## Saved entries

-=-=-=-=-

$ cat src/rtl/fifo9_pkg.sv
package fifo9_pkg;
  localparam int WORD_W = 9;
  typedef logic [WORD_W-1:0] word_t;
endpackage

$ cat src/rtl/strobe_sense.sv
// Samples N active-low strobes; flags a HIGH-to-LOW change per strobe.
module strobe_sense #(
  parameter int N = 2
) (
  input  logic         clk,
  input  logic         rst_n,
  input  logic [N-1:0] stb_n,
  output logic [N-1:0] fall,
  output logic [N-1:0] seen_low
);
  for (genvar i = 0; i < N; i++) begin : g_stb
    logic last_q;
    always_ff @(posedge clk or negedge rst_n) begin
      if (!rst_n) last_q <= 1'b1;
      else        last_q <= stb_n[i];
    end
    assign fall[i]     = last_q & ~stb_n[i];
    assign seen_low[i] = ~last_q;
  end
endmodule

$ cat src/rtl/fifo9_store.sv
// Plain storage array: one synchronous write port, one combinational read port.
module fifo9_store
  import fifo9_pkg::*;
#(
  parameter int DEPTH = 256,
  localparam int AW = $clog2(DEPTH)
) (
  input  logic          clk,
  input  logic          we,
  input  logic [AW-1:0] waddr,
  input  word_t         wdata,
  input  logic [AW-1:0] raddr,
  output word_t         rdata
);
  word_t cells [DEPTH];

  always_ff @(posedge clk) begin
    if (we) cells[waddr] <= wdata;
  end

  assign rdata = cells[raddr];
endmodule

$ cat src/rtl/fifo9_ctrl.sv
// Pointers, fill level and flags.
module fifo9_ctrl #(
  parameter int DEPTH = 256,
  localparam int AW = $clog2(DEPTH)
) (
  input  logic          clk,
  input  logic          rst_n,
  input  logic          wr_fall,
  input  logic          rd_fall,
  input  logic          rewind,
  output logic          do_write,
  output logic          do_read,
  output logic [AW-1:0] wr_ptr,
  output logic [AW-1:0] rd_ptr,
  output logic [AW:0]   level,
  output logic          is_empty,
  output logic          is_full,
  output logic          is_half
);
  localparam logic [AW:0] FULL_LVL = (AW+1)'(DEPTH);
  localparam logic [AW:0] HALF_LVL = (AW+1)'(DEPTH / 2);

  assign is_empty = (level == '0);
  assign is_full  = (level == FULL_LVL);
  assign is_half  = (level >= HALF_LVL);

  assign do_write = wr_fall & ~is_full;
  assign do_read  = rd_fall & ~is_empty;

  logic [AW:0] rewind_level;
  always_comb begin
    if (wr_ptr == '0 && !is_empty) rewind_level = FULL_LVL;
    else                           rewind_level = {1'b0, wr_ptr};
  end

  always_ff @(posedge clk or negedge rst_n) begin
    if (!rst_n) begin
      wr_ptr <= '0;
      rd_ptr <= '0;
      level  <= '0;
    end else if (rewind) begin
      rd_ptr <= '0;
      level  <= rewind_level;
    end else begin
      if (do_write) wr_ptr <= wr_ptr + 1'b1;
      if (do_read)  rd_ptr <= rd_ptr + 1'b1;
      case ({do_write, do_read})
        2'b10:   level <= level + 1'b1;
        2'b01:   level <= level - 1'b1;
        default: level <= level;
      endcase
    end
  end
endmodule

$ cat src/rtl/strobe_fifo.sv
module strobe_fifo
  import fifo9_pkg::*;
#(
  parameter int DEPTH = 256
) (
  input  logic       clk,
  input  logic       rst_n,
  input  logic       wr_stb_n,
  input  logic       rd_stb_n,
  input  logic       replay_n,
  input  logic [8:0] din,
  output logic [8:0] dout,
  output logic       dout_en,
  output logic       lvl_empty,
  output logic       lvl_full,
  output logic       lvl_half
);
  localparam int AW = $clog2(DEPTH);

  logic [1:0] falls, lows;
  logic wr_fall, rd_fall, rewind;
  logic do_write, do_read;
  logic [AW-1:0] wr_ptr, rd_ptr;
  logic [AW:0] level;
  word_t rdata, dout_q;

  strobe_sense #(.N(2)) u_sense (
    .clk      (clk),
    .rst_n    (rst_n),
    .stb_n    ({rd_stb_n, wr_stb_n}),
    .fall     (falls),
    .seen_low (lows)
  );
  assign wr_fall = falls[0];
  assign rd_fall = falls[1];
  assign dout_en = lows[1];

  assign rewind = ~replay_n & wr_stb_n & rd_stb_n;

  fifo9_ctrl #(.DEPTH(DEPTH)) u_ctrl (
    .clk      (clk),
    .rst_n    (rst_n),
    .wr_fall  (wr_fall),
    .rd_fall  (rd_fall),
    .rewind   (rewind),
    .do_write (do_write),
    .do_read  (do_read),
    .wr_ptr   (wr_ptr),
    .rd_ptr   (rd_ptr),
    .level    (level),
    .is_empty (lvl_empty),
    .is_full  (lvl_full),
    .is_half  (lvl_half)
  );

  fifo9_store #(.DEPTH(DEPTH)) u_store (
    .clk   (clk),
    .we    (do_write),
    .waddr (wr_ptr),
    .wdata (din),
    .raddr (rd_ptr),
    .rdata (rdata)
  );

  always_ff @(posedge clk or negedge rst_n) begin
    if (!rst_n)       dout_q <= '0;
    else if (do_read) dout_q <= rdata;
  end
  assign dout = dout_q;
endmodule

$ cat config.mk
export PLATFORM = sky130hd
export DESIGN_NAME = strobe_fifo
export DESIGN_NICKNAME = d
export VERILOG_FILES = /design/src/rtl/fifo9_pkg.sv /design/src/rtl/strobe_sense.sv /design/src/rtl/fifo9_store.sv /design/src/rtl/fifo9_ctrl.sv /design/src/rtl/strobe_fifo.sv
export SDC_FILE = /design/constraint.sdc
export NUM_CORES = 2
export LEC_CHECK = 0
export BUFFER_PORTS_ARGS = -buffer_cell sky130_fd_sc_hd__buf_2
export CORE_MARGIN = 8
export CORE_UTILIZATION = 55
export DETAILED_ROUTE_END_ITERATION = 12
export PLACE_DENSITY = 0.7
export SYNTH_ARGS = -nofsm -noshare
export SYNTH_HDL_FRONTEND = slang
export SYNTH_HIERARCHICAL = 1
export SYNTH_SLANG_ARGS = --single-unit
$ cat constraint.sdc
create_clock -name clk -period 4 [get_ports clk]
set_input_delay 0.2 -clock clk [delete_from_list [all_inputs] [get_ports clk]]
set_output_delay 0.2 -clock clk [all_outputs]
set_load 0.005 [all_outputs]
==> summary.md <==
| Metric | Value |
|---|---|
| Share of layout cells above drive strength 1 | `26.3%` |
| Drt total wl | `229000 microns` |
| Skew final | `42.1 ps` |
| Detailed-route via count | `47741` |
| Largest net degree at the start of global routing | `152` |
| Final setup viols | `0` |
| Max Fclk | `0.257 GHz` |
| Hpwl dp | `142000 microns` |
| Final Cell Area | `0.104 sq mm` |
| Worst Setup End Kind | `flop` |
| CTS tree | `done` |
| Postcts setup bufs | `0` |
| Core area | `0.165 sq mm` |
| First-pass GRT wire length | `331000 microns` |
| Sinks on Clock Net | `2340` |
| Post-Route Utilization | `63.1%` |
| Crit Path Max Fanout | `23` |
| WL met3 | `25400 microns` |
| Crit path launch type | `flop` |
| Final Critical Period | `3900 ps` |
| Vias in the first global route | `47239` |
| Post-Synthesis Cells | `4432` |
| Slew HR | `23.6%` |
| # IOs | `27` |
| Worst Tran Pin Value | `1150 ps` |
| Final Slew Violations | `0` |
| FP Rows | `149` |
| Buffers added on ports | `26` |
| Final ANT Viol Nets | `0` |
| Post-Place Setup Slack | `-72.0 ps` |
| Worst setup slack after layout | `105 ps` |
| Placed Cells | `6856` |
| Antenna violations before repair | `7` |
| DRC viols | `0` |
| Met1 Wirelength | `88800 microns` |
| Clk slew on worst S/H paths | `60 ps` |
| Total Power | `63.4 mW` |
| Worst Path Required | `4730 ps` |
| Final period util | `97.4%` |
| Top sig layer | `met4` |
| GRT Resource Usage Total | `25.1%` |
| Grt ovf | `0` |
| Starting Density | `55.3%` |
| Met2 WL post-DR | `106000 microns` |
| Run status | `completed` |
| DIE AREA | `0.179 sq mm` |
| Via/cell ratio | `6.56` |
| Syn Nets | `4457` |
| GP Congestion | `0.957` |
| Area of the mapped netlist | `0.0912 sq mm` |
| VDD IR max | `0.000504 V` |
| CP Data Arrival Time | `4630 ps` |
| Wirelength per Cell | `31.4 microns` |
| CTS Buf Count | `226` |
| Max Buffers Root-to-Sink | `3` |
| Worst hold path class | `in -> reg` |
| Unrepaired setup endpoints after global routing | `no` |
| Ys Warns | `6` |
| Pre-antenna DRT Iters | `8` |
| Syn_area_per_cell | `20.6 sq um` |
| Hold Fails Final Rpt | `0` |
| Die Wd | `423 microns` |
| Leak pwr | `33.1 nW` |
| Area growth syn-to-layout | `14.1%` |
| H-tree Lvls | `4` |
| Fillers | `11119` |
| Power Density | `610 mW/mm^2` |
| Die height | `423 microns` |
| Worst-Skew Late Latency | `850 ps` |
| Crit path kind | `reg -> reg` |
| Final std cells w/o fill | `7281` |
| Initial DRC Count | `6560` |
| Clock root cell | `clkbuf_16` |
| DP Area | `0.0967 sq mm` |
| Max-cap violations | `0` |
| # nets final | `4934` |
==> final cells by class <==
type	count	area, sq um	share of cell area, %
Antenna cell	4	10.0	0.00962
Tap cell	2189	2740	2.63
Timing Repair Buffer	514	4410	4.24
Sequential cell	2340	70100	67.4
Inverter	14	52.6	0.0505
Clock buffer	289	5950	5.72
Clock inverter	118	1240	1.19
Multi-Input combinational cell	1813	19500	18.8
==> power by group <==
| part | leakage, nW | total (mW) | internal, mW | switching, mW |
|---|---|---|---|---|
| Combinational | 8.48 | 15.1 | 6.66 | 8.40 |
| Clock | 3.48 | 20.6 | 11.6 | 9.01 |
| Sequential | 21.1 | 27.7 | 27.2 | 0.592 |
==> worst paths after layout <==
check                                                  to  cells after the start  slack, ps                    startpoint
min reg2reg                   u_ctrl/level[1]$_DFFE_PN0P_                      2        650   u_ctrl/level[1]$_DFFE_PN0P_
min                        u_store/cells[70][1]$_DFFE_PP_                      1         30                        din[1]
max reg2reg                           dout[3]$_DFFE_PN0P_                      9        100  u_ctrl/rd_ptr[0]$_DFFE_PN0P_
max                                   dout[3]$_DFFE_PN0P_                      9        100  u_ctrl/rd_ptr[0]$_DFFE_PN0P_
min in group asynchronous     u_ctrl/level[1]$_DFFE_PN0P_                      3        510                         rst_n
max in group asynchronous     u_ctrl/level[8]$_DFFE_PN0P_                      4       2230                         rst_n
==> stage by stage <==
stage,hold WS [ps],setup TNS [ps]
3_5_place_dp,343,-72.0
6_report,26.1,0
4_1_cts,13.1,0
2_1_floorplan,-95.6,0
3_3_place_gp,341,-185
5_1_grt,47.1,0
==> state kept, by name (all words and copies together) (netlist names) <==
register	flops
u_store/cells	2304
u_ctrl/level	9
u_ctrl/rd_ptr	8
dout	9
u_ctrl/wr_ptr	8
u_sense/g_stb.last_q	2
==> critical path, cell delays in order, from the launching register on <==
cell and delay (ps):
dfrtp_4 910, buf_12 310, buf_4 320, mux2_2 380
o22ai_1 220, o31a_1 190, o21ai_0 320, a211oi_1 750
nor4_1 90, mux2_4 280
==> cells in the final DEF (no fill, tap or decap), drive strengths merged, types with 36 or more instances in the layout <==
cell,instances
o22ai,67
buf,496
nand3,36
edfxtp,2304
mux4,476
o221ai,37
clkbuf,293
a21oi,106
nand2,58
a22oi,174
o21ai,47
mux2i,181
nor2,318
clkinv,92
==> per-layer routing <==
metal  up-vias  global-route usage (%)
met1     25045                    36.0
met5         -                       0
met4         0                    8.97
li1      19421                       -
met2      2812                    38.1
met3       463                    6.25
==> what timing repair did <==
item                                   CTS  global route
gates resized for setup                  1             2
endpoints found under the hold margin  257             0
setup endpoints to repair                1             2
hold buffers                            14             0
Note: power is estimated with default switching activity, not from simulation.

-=-=-=-=-

## Goal of the exercise
Once you reach the line with "GRT Resource Usage" in the data above, copy it and every line after it exactly, up to and including the line with "Pre-antenna DRT Iters".

## Solution for this exercise
| GRT Resource Usage Total | `25.1%` |
| Grt ovf | `0` |
| Starting Density | `55.3%` |
| Met2 WL post-DR | `106000 microns` |
| Run status | `completed` |
| DIE AREA | `0.179 sq mm` |
| Via/cell ratio | `6.56` |
| Syn Nets | `4457` |
| GP Congestion | `0.957` |
| Area of the mapped netlist | `0.0912 sq mm` |
| VDD IR max | `0.000504 V` |
| CP Data Arrival Time | `4630 ps` |
| Wirelength per Cell | `31.4 microns` |
| CTS Buf Count | `226` |
| Max Buffers Root-to-Sink | `3` |
| Worst hold path class | `in -> reg` |
| Unrepaired setup endpoints after global routing | `no` |
| Ys Warns | `6` |
| Pre-antenna DRT Iters | `8` |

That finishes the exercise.